A westward-moving Mesoscale Vorticity Center (MVC)1 approached the coast of North and South Carolina early in the day on 06 July 1999. Strong convection developed as this feature moved inland, producing large hail (up to 1.75 inches in diameter), damaging winds, and heavy rain (2.36 inches in South Carolina, and 2.13 inches in North Carolina). It appears as if this middle-tropospheric cyclonic circulation feature may have been a remnant of a mesocale convectively generated vortex (MCV)2 produced by a strong mesoscale convective system that moved eastward across the Great Lakes region and New England on 03-04 July; on 05-06 July, this circulation moved southward and then westward across the Atlantic Ocean, around the periphery of a large ridge of high pressure that was responsible for an early July heat wave across much of the eastern U.S.

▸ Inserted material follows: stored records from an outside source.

$ cat src/rtl/mem_pkg.sv
// mem_pkg: shared types for the memory bus arbiter.
//   RV32I_OPERAND_t : 32-bit address/data word.
//   ARB_STATE_t     : arbiter FSM state (IDLE, OWN0, OWN1).
//   ARB_MASTER_t    : 1-bit master id (0 = core data port, 1 = boot loader).
//   RD_TAG_t        : read-response tag {valid, id} carried down the read pipe.
package mem_pkg;

  typedef logic [31:0] RV32I_OPERAND_t;

  typedef enum logic [1:0] {
    IDLE = 2'd0,
    OWN0 = 2'd1,
    OWN1 = 2'd2
  } ARB_STATE_t;

  typedef logic ARB_MASTER_t;

  typedef struct packed {
    logic        valid;
    ARB_MASTER_t id;
  } RD_TAG_t;

  localparam RD_TAG_t RD_TAG_NONE = '{valid: 1'b0, id: 1'b0};

  // Build the tag pushed for one cycle: a real tag only for a granted read.
  function automatic RD_TAG_t make_rd_tag(input logic is_read, input ARB_MASTER_t id);
    RD_TAG_t t;
    t.valid = is_read;
    t.id    = is_read ? id : 1'b0;
    return t;
  endfunction

endpackage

NOAA GOES-8 6.7 micrometer InfraRed ("water vapor") imagery (above) shows the development and motion of the convective system across the northeastern U.S., followed by the westward propagation of the MVC circulation as it turned back toward the southeast U.S. coast. Numerical models handled this feature poorly -- note the placement of 500 hPa vorticily centers on the Eta model analyses as the MVC moved westward toward the Carolinas. Closer views using the GOES-8 imager 6.7 micrometer IR and GOES-8 Sounder 7.5 micrometer IR (below) show sustained cyclonic circulation over the Atlantic, with the Sounder imagery indicating more of a "closed" nature to the circulation. GOES-8 water vapor wind upper level divergence increased across the Carolina coast region as the MVC began to move inland, indicating synoptic scale upward vertical motion favorable for convective development across that area.

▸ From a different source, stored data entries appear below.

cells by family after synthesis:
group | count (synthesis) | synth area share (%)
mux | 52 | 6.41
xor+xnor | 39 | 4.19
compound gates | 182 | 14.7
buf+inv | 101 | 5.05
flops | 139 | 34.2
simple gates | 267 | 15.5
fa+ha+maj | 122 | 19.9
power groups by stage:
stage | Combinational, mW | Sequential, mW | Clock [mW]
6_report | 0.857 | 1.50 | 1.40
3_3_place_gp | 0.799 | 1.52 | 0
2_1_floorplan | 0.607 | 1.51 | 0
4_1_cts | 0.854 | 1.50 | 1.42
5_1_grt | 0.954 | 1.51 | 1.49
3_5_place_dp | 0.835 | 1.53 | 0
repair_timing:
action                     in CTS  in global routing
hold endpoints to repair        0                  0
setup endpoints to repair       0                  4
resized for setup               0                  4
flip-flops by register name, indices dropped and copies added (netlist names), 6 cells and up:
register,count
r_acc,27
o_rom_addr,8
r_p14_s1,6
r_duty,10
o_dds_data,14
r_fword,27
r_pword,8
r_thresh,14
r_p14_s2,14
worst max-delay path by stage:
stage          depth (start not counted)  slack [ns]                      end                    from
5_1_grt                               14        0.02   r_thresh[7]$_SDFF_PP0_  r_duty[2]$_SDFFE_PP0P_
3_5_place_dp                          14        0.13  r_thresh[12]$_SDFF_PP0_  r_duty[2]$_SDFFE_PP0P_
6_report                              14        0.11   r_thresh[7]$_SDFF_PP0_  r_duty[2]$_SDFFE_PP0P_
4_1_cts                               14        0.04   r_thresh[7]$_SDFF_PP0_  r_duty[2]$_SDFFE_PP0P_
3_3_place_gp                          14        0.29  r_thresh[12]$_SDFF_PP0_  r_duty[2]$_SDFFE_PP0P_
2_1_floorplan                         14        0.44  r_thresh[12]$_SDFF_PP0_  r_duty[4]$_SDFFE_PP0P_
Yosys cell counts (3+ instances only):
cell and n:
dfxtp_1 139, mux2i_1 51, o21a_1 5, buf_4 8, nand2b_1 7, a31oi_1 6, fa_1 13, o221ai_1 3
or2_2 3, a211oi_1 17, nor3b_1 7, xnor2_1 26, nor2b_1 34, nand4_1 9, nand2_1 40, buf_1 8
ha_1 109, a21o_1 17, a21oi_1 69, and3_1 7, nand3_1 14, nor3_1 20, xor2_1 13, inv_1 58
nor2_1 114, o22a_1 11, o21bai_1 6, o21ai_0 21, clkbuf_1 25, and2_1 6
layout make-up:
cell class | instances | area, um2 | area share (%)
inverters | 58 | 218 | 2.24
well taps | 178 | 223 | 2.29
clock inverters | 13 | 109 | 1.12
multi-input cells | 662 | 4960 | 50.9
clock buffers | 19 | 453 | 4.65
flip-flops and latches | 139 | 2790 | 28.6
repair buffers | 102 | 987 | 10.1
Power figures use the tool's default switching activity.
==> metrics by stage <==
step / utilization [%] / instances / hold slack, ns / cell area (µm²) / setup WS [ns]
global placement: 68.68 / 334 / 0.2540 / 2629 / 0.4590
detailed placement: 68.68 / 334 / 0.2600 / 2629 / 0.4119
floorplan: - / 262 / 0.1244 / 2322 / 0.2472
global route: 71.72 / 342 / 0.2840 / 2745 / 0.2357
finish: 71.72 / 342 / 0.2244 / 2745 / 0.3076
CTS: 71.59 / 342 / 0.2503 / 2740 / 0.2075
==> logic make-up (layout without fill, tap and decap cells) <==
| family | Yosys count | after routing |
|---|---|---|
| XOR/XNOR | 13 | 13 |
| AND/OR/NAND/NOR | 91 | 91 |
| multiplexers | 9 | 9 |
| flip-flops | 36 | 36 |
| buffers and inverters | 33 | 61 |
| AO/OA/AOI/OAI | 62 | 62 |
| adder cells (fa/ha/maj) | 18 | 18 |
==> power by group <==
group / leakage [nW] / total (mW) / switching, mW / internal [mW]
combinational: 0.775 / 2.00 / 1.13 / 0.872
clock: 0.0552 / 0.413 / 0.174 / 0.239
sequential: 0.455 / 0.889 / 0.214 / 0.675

The cyclonic circulation of clouds within the MVC was also evident on GOES-8 visible imagery as it moved across the Atlantic on 05 July (above left). During this time, the feature was moving over the Gulf Stream, where higher sea surface temperatures of 26-28 C may have helped to provide a flux of water vapor and sensible heat into the system. As the feature approached the coast, the mid-level energy interacted with the very moist and unstable air mass that was in place across the Carolinas, and strong convection rapidly developed (above right). A rawinsonde profile from Charleston SC (below left) showed a very moist air mass with a total precipitable water (PW) value of 51 mm; GOES Sounder PW imagery (below right) indicated that values of 50 mm and above were common across much of the eastern Carolinas. This moisture helped to fuel the convection that developed as the MVC moved inland.
1 Mesoscale vorticity centers induced by mesoscale convective complexes, Johnston, E.C., Preprints, Ninth Conf. on Weather Forecasting and Analysis, Seattle, WA, Amer. Meteor. Soc, pp 196-200 (1982).
2 Midlevel cyclonic vorticies generated by mesoscale convective systems, Bartels, D.L., and R.A. Maddox, Mon. Wea. Rev., 119, pp 104-118 (1991).